<file path="config.mk">
export PLATFORM = sky130hd
export DESIGN_NAME = mux_arb_nch
export DESIGN_NICKNAME = d
export VERILOG_FILES = /design/src/rtl/mux_arb_pkg.sv /design/src/rtl/mux_arb_nch_rr.sv /design/src/rtl/mux_arb_nch.sv
export SDC_FILE = /design/constraint.sdc
export NUM_CORES = 1
export LEC_CHECK = 0
export ABC_AREA = 1
export ABC_CLOCK_PERIOD_IN_PS = 2350
export BUFFER_PORTS_ARGS = -buffer_cell sky130_fd_sc_hd__buf_2
export CORE_MARGIN = 5
export CORE_UTILIZATION = 46
export DETAILED_ROUTE_END_ITERATION = 12
export GPL_TIMING_DRIVEN = 0
export PLACE_DENSITY = 0.77
export SLEW_MARGIN = 15
export SYNTH_ARGS = -nofsm -noshare
export SYNTH_HDL_FRONTEND = slang
export SYNTH_HIERARCHICAL = 1
export SYNTH_SLANG_ARGS = --single-unit
</file>
<file path="constraint.sdc">
create_clock -name clk -period 2.35 [get_ports clk]
set_clock_uncertainty 0.15 [all_clocks]
set_input_delay 0.3525 -clock clk [delete_from_list [all_inputs] [get_ports clk]]
set_output_delay 0.3525 -clock clk [all_outputs]
set_load 0.1 [all_outputs]
</file>
<file path="src/rtl/mux_arb_pkg.sv">
// Shared types for the N-channel arbitrated mux.
// Mode encoding and counter width.
package mux_arb_pkg;

  typedef enum logic [1:0] {
    MODE_SEL  = 2'd0,
    MODE_PRIO = 2'd1,
    MODE_RR   = 2'd2,
    MODE_RSVD = 2'd3
  } mux_mode_e;

  localparam int CNT_W = 16;

endpackage

</file>
<file path="src/rtl/mux_arb_nch_rr.sv">
// Rotating-priority arbiter: first request at or
// after ptr, searching upward modulo N.
module rr_arbiter_nch #(
  parameter  int N    = 4,
  localparam int SELW = $clog2(N)
) (
  input  logic [N-1:0]    req,
  input  logic [SELW-1:0] ptr,
  output logic [N-1:0]    gnt
);

  int          idx;
  logic [SELW-1:0] pos;
  logic        found;

  // scan N slots from ptr, wrapping, keep first hit
  always_comb begin
    gnt   = '0;
    found = 1'b0;
    idx   = 0;
    pos   = '0;
    for (int k = 0; k < N; k++) begin
      idx = (int'(ptr) + k) % N;
      pos = idx[SELW-1:0];
      if (!found && req[pos]) begin
        gnt[pos] = 1'b1;
        found    = 1'b1;
      end
    end
  end

endmodule

</file>
<file path="src/rtl/mux_arb_nch.sv">
// N-channel W-bit arbitrated mux with a registered,
// single-entry valid/ready output stage.
module mux_arb_nch
  import mux_arb_pkg::*;
#(
  parameter  int N    = 4,
  parameter  int W    = 8,
  localparam int SELW = $clog2(N)
) (
  input  logic             clk,
  input  logic             rst,
  input  logic [1:0]       mode,
  input  logic [SELW-1:0]  sel,
  input  logic [N-1:0]     in_valid,
  input  logic [N*W-1:0]   in_data,
  output logic [N-1:0]     in_ready,
  output logic             out_valid,
  output logic [W-1:0]     out_data,
  output logic [SELW-1:0]  out_chan,
  input  logic             out_ready,
  output logic [CNT_W-1:0] out_cnt
);

  mux_mode_e       mode_e;
  logic            is_rr;
  logic            is_prio;
  logic            is_sel;
  logic            load;
  logic            xfer_in;
  logic            xfer_out;
  logic [SELW-1:0] rr_ptr;
  logic [N-1:0]    gnt_rr;
  logic [N-1:0]    gnt_sel;
  logic [N-1:0]    gnt_prio;
  logic [N-1:0]    grant;
  logic            prio_hit;
  logic [SELW-1:0] win;
  logic [W-1:0]    win_data;

  assign mode_e  = mux_mode_e'(mode);
  assign is_rr   = (mode_e == MODE_RR);
  assign is_prio = (mode_e == MODE_PRIO);
  assign is_sel  = !is_rr && !is_prio;

  assign load     = !out_valid || out_ready;
  assign xfer_out = out_valid && out_ready;

  rr_arbiter_nch #(.N(N)) u_rr (
    .req (in_valid),
    .ptr (rr_ptr),
    .gnt (gnt_rr)
  );

  // external select; out-of-range index grants nothing
  always_comb begin
    gnt_sel = '0;
    if (int'(sel) < N && in_valid[sel])
      gnt_sel[sel] = 1'b1;
  end

  // fixed priority, lowest index wins
  always_comb begin
    gnt_prio = '0;
    prio_hit = 1'b0;
    for (int i = 0; i < N; i++) begin
      if (!prio_hit && in_valid[i]) begin
        gnt_prio[i] = 1'b1;
        prio_hit    = 1'b1;
      end
    end
  end

  // pick the grant vector for the active mode
  always_comb begin
    grant = '0;
    unique case (1'b1)
      is_rr:   grant = gnt_rr;
      is_prio: grant = gnt_prio;
      is_sel:  grant = gnt_sel;
      default: grant = '0;
    endcase
  end

  assign in_ready = (load && !rst) ? grant : '0;
  assign xfer_in  = |(in_valid & in_ready);

  // encode winner index and fetch its data word
  always_comb begin
    win      = '0;
    win_data = '0;
    for (int i = 0; i < N; i++) begin
      if (grant[i]) begin
        win      = SELW'(i);
        win_data = in_data[i*W +: W];
      end
    end
  end

  // output register, transfer counter, rr pointer
  always_ff @(posedge clk or posedge rst) begin
    if (rst) begin
      out_valid <= 1'b0;
      out_data  <= '0;
      out_chan  <= '0;
      out_cnt   <= '0;
      rr_ptr    <= '0;
    end else begin
      if (xfer_out)
        out_cnt <= out_cnt + 1'b1;
      if (xfer_in) begin
        out_valid <= 1'b1;
        out_data  <= win_data;
        out_chan  <= win;
        if (is_rr)
          rr_ptr <= (win == SELW'(N-1)) ? '0 : win + 1'b1;
      end else if (xfer_out) begin
        out_valid <= 1'b0;
      end
    end
  end

endmodule

</file>
==> flow_metrics.py <==
metrics = {
    "status": {
        "status": "finished, violations left",
        "violations": "setup timing",
    },
    "clocking": {
        "cts_sinks": 29,
        "cts_tree": "built",
        "cts_buffers": 5,
        "clkTransAtPathRegs_ns": 0.07,
        "clockBufferDepth": 2,
        "ctsRootBufferMaster": "clkbuf_8",
        "cts-htree-levels": 2,
        "clock_latency_ns": 0.28,
        "hold_buffers": 0,
    },
    "placed_design": {
        "io_buffers": 73,
        "place_area_sq_um": 2740,
        "place_hpwl_mm": 4.62,
        "place_congestion": 0.832,
    },
    "drt": {
        "first_pass_iters": 4,
        "drcViolationCount": 0,
        "ant_nets": 0,
        "vias": 2332,
        "drt_iter0_markers": 79,
        "wire_per_inst_um": 14.1,
        "via_per_inst": 5.10,
        "totalWireLength_mm": 6.46,
    },
    "timing": {
        "period_minus_slack_ns": 2.67,
        "max_slew.worst_pin.slew_ns": 0.586,
        "holdWs_ns": 0.00797,
        "slew_viol_final": 0,
        "setup_viol": 17,
        "period_share": 1.13,
        "setup_slack_ns": -0.315,
        "rsz0062_at_grt": "yes",
        "max_slew_margin": 0.609,
        "finalHoldViolCount": 0,
        "max_freq_mhz": 375,
    },
    "yosys": {
        "synthFlopType": "dfrtp_1",
        "ys_ff_latch": 29,
        "synth_area_sq_um": 2210,
        "synthCells": 307,
        "yosys-top-cells-area": "dfrtp_1, nand2_1, nand3_1",
        "ys_top_cells_by_count": "nand2_1, nand3_1, inv_1",
        "async_reset_ff_frac": 1.00,
        "synth_edf_count": 0,
        "synth_top_area_frac": 0.328,
        "yosys.area.top_type": "dfrtp_1",
        "syn_nets": 359,
        "ys_warn_count": 6,
        "synth_cell_types": 26,
        "syn_avg_cell_area_sq_um": 7.20,
        "synth-seq-area-share": 0.328,
        "yosysMostFrequentCell": "nand2_1",
    },
    "global_route": {
        "antenna_found_initial": 0,
        "grt_max_degree": 30,
        "first_global_vias": 2381,
        "gr-total-overflow": 0,
        "gr-usage-met2": 0.397,
        "met3_usage": 0.0510,
        "grt_pass1_wl_mm": 10.8,
        "globalRouteTotalUtil": 0.214,
        "grt.busiest_layer": "met2",
        "grtUsageMet1": 0.242,
    },
    "finish": {
        "finalNetCount": 454,
        "nFillCells": 404,
        "ff_latch_area_sq_um": 732,
        "multi_input_area_sq_um": 1440,
        "synthToLayoutAreaGrowth_pct": 40.9,
        "drive_above_1_share": 0.400,
        "stdcell_area_sq_um": 3110,
        "diodes": 0,
    },
    "worst_setup_path": {
        "reg2reg_depth": 19,
        "crit_required_ns": 1.85,
        "r2r_slack_ns": -0.18,
        "crit_type": "reg2out",
        "startpoint_type": "register",
        "critical_path.max_fanout": 4,
        "r2r-end": "out_chan[1]",
        "timing.rr.start": "rr_ptr[0]",
        "crit_path_end_kind": "output port",
        "cp.arrival_ns": 2.16,
    },
    "die": {
        "core_area_sq_um": 4690,
        "ios": 74,
        "std_cell_rows": 25,
        "start_util": 0.471,
        "dieArea_sq_um": 6290,
        "die_h_um": 79.3,
        "die_w_um": 79.3,
    },
    "pwr": {
        "p_leak_nw": 1.73,
        "vdd_ir_drop_max_mv": 1.03,
        "p_per_area_nw_per_um2": 1220,
        "power_mw": 3.80,
    },
    "flow_run": {
        "cap_violations": 0,
    },
    "hold_path": {
        "hold_class": "in2async",
    },
}
-- final cells by class --
type | count | share of cell area
Tap cell | 54 | 0.0217
Multi-Input combinational cell | 230 | 0.461
Clock inverter | 2 | 0.0121
Clock buffer | 6 | 0.0265
Timing Repair Buffer | 87 | 0.171
Buffer | 4 | 0.0133
Inverter | 45 | 0.0595
Sequential cell | 29 | 0.235
-- per-stage QoR --
stage,cells,utilization,setup TNS (ns),setup WS [ns]
2_1_floorplan,307,-,-0.565,-0.147
3_3_place_gp,434,0.585,-3.70,-0.403
3_5_place_dp,434,0.585,-4.66,-0.423
4_1_cts,455,0.650,-1.75,-0.306
5_1_grt,457,0.664,-5.91,-0.445
6_report,457,0.664,-3.11,-0.315
-- power by group --
part / total, mW / internal [mW] / switching [mW]
Combinational: 2.52 / 0.698 / 1.82
Sequential: 0.750 / 0.632 / 0.117
Clock: 0.531 / 0.344 / 0.187
Total: 3.80 / 1.67 / 2.13
-- sequential cells by signal, indices dropped and copies added, names as in the netlist --
| name | count |
|---|---|
| out_cnt | 16 |
| out_data | 8 |
| rr_ptr | 2 |
| out_valid | 1 |
| out_chan | 2 |
-- placed cells by master (no fill, tap or decap), drive strengths merged, types with 2 or more instances in the layout --
master / instances
a21oi: 9
buf: 90
clkbuf: 7
clkinvlp: 2
dfrtp: 29
ha: 9
inv: 44
nand2: 95
nand3: 67
nand4: 7
nor2: 19
nor3: 2
o21ai: 5
xnor2: 4
xor2: 11
-- critical path, stage by stage (launching register included) --
cell and delay, ns:
dfrtp_2 0.42, inv_4 0.06, ha_4 0.29, nand3_1 0.09, nand2_2 0.09, nand2_4 0.06
nor2_4 0.14, nand2_1 0.08, nand3_2 0.07, nand2_2 0.06, nand2_2 0.11, inv_4 0.05
a21oi_4 0.17, buf_12 0.19
-- metal layers --
| layer | wire length [um] | vias up | share of wire |
|---|---|---|---|
| met3 | 349 | 13 | 0.054 |
| met1 | 2670 | 1074 | 0.41 |
| met2 | 3310 | 75 | 0.51 |
| met4 | 131 | 0 | 0.020 |
| li1 | - | 1170 | - |
| met5 | 0 | - | 0 |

§ Task requirements:
In the records above, find the lines containing "instances" and copy them.

§ Written response:
-- placed cells by master (no fill, tap or decap), drive strengths merged, types with 2 or more instances in the layout --
master / instances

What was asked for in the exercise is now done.